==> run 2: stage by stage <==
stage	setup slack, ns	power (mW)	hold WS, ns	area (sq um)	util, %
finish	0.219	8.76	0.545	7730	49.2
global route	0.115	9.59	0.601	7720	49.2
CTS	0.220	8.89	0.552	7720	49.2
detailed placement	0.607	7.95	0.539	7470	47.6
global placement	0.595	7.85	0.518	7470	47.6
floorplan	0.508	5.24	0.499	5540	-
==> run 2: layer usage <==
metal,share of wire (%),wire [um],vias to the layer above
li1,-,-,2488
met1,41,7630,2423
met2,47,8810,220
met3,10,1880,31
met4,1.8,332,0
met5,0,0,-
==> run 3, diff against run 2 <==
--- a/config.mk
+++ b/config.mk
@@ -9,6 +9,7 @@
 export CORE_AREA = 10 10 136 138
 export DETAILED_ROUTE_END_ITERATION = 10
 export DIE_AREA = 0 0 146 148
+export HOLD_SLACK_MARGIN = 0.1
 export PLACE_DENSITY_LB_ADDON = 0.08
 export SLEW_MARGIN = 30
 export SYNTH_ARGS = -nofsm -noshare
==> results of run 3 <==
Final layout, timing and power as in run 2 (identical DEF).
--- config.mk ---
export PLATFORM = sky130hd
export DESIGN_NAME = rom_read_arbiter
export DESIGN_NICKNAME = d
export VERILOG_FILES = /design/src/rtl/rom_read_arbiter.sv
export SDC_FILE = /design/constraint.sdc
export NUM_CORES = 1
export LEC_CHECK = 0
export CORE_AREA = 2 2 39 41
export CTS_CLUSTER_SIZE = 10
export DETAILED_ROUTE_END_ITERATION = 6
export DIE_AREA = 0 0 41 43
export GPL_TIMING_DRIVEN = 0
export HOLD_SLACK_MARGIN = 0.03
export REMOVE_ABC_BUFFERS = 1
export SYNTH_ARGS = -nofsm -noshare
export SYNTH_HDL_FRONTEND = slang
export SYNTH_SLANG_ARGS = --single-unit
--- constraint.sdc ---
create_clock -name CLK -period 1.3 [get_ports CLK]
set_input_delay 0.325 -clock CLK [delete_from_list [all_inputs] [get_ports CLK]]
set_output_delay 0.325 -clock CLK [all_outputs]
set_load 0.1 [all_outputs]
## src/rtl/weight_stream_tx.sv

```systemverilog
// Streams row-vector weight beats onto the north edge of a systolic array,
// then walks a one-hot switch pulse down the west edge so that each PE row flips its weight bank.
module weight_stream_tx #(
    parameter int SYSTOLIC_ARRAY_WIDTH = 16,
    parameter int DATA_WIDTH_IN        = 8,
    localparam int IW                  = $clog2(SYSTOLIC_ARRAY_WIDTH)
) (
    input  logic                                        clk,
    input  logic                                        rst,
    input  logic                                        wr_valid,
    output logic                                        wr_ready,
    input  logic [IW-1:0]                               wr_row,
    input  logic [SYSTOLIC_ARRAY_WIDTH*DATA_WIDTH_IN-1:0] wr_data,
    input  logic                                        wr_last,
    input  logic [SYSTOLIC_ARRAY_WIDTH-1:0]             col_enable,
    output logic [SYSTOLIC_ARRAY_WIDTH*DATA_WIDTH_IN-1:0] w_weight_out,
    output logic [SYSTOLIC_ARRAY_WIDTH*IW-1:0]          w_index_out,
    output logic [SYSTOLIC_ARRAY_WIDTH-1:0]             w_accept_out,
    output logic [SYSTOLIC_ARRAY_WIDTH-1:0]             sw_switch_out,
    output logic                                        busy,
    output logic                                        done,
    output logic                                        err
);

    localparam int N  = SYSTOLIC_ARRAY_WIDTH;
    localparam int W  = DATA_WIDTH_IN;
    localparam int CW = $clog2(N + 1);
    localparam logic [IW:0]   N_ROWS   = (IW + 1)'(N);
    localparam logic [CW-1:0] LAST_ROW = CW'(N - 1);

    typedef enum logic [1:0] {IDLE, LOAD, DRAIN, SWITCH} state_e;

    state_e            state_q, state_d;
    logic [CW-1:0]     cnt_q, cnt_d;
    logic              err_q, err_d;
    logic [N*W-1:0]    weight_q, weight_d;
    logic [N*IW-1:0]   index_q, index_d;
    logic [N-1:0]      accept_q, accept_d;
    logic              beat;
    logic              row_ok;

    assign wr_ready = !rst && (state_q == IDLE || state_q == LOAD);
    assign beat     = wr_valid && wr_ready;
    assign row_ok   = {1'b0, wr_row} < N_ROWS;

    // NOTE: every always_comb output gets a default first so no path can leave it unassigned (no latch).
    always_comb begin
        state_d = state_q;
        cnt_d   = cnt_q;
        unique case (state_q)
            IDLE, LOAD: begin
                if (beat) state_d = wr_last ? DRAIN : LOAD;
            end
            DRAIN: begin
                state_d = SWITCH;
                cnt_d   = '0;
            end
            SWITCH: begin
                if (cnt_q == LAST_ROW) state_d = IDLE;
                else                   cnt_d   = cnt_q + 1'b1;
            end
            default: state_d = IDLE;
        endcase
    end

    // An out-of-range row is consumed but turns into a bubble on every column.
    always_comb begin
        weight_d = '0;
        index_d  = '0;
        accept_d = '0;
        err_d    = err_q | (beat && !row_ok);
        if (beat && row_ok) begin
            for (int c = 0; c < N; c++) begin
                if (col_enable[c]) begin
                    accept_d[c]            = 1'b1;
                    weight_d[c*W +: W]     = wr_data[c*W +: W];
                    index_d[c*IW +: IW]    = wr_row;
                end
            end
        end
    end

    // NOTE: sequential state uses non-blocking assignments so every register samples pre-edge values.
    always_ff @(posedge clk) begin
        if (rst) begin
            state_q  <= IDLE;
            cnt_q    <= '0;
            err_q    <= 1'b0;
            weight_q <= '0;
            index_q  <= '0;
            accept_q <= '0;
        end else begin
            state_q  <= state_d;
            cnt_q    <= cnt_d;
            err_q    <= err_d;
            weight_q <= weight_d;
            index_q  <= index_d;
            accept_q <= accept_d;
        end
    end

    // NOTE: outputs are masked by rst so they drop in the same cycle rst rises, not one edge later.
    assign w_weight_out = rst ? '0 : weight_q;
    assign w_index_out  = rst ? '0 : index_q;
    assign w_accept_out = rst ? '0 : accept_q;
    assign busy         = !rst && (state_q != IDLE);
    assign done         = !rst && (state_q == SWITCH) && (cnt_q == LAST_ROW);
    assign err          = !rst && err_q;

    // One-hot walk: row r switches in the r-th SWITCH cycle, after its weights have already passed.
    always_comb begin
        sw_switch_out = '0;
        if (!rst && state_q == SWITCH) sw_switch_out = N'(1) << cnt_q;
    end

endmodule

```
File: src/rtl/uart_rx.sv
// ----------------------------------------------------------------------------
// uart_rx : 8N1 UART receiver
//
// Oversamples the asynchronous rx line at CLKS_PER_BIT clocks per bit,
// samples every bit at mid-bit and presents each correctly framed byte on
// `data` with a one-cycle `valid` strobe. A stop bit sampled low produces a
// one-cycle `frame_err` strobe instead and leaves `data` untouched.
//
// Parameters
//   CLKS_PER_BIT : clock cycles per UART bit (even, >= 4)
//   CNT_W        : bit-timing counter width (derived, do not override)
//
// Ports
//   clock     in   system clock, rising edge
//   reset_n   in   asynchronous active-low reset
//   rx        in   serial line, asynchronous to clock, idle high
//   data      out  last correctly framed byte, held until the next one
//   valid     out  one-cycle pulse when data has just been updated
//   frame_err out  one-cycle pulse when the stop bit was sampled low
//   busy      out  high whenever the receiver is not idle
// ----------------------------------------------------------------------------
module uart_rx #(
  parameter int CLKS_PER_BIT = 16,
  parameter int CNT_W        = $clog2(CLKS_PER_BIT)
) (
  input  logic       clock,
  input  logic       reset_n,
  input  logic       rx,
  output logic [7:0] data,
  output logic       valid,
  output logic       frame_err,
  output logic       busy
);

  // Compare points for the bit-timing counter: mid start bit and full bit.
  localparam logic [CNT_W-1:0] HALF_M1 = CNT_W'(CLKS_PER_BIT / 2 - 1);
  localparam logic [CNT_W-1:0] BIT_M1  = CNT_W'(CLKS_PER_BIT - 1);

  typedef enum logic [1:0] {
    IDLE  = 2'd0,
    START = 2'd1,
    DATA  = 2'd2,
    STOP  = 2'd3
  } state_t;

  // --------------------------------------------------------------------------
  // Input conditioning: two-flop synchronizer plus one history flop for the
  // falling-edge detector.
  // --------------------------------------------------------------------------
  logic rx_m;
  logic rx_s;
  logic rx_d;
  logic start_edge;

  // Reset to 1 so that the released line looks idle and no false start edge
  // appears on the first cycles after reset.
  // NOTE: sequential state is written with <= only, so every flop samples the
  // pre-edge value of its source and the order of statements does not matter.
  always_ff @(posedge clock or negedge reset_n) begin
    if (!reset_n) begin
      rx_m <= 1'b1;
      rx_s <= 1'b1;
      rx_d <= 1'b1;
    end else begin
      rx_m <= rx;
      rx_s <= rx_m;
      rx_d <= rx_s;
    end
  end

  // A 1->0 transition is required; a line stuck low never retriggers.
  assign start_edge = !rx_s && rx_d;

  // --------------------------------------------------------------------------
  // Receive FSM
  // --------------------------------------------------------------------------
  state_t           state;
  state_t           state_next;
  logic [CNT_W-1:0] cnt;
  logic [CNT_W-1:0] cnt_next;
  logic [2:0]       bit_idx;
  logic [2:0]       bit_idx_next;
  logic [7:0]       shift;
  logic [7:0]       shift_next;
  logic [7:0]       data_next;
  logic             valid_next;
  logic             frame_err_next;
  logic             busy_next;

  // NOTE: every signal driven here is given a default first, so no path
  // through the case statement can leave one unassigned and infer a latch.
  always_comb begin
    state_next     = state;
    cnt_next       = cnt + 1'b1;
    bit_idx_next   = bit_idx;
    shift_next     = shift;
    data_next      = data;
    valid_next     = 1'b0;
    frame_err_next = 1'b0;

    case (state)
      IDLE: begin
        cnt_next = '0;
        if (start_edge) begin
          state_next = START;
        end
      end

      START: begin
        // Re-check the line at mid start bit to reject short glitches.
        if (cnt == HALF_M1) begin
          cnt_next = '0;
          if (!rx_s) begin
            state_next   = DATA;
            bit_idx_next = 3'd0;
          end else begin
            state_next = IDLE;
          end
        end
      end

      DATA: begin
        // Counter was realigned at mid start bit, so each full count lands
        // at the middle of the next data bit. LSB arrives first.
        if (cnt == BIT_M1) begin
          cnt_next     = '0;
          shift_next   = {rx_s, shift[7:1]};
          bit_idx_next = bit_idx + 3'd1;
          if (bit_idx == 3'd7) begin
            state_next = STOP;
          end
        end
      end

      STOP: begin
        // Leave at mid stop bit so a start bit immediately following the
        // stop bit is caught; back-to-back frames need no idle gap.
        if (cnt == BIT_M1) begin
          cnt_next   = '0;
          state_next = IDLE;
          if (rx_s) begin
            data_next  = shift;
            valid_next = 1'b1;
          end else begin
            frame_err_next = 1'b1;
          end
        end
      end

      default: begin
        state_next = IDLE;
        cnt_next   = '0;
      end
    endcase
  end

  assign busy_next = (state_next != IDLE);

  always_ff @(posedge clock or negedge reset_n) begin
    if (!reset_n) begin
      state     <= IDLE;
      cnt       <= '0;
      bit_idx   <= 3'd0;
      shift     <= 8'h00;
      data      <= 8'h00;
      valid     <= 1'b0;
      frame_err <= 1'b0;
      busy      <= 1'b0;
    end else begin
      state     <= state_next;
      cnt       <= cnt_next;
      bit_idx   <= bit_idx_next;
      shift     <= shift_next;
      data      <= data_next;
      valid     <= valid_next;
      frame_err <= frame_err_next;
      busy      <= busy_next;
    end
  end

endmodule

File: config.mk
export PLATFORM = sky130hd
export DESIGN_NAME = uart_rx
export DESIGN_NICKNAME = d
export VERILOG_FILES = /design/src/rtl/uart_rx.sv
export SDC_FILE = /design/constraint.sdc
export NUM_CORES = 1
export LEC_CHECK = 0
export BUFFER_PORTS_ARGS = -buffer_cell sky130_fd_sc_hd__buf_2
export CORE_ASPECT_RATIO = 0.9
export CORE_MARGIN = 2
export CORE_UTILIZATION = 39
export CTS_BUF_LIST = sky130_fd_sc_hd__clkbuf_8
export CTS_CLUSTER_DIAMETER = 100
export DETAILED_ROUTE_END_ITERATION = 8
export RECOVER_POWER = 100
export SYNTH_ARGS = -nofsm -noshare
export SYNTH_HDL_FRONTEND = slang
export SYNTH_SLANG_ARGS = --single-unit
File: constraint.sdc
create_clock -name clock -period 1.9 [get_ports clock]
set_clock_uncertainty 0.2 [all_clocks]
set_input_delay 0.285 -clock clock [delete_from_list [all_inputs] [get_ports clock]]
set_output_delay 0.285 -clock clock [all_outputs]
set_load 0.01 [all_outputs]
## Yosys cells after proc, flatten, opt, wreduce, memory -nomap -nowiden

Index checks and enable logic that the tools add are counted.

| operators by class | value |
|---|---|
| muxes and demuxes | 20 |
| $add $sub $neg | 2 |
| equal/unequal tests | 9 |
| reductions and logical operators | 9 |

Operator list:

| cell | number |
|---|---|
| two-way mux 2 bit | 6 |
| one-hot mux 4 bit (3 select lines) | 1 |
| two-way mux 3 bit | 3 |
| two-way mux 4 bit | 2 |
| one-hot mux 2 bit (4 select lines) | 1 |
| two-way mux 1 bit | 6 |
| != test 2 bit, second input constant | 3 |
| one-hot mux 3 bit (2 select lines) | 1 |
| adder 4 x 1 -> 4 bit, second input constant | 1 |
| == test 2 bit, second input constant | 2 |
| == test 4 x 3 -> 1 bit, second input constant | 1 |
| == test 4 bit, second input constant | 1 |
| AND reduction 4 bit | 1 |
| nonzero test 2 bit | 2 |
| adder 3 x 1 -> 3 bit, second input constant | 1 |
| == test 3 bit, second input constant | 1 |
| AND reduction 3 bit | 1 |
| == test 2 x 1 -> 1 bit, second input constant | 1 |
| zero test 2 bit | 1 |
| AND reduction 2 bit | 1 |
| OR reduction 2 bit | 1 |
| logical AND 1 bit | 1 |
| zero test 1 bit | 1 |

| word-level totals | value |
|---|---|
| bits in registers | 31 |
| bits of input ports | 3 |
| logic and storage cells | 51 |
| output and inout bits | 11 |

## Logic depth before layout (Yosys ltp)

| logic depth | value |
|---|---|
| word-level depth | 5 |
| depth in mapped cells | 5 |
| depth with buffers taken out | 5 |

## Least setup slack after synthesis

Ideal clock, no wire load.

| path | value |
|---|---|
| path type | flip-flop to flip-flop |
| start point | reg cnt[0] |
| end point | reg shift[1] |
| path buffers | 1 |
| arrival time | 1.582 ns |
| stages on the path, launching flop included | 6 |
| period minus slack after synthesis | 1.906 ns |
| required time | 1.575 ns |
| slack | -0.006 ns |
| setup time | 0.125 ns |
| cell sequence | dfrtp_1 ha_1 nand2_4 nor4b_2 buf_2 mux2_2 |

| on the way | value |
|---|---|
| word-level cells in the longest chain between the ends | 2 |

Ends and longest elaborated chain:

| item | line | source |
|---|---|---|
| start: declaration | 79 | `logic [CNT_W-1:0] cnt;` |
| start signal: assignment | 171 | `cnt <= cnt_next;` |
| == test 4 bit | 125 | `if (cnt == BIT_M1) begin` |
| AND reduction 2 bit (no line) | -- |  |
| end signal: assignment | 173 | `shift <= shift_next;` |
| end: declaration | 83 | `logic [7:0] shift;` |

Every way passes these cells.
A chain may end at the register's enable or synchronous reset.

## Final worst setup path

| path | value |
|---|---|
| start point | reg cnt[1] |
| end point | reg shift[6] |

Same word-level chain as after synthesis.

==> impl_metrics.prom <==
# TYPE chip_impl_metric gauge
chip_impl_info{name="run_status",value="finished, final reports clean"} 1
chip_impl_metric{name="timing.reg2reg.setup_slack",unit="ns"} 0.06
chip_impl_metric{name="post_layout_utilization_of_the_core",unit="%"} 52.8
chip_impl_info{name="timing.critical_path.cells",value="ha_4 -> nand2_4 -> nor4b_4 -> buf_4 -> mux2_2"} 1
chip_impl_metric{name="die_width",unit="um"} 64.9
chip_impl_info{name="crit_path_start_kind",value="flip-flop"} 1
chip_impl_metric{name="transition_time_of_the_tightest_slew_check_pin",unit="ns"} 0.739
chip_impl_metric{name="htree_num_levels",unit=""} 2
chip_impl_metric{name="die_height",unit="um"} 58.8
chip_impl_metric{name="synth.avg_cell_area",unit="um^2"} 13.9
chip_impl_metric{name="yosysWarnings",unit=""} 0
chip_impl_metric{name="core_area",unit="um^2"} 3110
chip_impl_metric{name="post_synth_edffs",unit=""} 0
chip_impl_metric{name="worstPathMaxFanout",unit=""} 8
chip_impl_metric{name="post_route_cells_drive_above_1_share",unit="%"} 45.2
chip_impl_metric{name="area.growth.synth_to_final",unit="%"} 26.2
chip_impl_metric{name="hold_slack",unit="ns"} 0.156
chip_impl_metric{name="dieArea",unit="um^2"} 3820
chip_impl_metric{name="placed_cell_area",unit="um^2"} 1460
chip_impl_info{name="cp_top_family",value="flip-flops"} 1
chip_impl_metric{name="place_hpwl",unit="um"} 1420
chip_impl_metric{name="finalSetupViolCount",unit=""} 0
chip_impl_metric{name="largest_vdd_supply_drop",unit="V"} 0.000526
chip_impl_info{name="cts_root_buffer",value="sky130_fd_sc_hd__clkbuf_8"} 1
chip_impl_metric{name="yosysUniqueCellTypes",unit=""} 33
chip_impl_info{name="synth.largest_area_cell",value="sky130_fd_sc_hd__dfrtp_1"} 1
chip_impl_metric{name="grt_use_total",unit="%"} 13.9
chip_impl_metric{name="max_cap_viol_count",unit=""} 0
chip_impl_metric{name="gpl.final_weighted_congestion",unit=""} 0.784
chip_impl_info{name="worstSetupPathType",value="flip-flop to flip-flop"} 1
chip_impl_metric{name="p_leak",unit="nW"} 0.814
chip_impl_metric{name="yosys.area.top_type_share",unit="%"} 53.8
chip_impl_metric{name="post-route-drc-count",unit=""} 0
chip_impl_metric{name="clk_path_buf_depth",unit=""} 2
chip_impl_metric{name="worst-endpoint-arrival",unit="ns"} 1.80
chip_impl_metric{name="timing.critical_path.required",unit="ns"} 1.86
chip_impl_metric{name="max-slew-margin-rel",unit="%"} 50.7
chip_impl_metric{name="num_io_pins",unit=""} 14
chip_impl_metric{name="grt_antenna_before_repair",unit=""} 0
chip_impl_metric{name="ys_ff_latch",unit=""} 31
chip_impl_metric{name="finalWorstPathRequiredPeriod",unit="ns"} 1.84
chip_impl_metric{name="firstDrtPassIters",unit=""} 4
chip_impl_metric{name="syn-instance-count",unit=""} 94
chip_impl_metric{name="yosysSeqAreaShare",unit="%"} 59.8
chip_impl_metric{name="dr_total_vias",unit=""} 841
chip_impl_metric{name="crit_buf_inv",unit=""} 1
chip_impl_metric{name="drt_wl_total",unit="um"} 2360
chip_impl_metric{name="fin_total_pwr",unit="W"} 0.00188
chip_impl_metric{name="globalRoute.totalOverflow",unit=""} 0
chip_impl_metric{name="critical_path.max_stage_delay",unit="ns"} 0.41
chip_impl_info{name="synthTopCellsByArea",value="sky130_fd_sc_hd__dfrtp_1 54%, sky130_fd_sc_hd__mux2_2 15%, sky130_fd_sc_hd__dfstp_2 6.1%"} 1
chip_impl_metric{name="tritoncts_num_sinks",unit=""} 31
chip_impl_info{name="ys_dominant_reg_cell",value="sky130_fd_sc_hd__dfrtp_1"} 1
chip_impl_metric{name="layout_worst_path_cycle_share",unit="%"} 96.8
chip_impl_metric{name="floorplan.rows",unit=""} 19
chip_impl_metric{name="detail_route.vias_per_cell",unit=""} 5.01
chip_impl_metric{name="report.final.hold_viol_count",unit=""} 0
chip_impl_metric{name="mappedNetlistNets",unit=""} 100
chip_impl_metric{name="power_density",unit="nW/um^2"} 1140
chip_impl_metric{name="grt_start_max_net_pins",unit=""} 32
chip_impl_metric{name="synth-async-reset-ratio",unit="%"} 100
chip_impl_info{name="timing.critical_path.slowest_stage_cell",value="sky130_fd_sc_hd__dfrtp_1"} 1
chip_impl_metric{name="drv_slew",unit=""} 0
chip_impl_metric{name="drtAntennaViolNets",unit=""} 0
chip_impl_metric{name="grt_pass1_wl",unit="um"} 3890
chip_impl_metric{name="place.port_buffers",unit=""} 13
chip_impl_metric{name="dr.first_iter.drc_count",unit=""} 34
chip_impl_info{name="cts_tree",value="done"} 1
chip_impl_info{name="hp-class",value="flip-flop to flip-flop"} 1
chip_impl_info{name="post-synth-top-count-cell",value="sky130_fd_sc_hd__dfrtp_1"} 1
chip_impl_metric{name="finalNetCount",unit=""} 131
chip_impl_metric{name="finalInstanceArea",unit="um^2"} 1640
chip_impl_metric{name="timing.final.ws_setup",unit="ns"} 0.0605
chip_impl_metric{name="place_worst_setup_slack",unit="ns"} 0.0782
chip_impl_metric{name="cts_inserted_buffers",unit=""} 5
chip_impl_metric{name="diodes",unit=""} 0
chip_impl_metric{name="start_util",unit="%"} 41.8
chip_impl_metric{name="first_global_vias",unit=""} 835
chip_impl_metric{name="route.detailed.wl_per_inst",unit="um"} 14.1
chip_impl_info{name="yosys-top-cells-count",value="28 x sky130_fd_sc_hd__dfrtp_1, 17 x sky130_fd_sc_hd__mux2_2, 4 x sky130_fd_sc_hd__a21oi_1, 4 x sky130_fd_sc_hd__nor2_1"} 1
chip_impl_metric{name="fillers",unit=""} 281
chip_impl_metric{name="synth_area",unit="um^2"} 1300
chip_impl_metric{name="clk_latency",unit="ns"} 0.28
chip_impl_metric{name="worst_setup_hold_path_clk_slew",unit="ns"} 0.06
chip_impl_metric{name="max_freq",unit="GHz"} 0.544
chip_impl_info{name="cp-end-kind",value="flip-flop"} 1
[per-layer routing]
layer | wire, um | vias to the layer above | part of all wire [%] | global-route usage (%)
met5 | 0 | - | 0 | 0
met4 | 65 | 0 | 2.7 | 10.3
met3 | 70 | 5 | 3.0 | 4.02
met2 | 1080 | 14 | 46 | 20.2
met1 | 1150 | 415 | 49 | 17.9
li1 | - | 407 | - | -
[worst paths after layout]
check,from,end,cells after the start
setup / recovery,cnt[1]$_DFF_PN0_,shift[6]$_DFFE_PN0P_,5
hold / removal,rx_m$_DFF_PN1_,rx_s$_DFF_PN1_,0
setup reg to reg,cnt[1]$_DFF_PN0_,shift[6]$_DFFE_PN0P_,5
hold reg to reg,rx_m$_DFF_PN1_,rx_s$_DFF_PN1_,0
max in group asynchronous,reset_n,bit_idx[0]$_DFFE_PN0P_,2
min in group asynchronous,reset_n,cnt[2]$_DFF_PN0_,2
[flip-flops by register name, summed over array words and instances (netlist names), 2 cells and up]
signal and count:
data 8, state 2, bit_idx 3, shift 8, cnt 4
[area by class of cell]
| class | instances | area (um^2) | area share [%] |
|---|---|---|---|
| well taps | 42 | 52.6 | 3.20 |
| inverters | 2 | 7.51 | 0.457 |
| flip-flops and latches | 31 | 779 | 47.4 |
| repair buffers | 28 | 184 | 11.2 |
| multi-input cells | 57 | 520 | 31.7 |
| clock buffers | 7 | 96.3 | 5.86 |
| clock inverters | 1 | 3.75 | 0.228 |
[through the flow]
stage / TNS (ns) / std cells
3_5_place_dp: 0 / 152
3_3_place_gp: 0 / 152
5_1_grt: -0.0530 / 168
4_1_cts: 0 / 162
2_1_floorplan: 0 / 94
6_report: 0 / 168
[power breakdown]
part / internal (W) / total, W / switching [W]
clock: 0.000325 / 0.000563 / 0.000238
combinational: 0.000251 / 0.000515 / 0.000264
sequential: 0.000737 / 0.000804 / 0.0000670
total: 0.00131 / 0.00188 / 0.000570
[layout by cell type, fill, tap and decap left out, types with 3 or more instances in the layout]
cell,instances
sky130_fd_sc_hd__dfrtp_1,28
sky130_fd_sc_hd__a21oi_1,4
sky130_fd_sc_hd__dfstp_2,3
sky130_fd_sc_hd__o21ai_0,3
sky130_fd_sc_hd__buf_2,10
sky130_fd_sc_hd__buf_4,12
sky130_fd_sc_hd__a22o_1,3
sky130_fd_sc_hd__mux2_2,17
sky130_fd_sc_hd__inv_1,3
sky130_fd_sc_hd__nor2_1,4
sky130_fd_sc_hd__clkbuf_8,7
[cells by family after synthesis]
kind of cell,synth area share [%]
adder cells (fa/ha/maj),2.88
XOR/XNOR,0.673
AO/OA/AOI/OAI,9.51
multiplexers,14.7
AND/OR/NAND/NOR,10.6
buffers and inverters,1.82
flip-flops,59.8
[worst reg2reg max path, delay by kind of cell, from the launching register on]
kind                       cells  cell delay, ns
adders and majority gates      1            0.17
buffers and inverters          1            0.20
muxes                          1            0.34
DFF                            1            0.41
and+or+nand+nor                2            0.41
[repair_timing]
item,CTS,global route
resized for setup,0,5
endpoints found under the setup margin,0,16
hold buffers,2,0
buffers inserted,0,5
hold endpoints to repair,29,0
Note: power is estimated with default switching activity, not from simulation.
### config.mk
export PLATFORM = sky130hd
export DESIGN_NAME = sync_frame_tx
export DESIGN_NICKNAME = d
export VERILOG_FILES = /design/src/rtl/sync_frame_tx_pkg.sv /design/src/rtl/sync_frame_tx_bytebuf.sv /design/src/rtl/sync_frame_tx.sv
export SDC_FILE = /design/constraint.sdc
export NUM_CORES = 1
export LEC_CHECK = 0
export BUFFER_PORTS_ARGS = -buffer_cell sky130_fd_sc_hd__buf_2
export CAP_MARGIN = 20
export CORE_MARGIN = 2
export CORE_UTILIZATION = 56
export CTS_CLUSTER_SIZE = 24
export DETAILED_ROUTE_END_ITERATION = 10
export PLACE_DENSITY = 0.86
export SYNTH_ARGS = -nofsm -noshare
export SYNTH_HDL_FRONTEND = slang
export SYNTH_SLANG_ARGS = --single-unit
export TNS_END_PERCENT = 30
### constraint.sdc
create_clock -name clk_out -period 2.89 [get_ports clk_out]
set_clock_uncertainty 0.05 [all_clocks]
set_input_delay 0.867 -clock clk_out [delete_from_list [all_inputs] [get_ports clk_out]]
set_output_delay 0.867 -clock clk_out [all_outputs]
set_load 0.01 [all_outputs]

## Work to complete
Return the entries exactly through the "metal,share of wire" line.

## Answer for the task
==> run 2: stage by stage <==
stage	setup slack, ns	power (mW)	hold WS, ns	area (sq um)	util, %
finish	0.219	8.76	0.545	7730	49.2
global route	0.115	9.59	0.601	7720	49.2
CTS	0.220	8.89	0.552	7720	49.2
detailed placement	0.607	7.95	0.539	7470	47.6
global placement	0.595	7.85	0.518	7470	47.6
floorplan	0.508	5.24	0.499	5540	-
==> run 2: layer usage <==
metal,share of wire (%),wire [um],vias to the layer above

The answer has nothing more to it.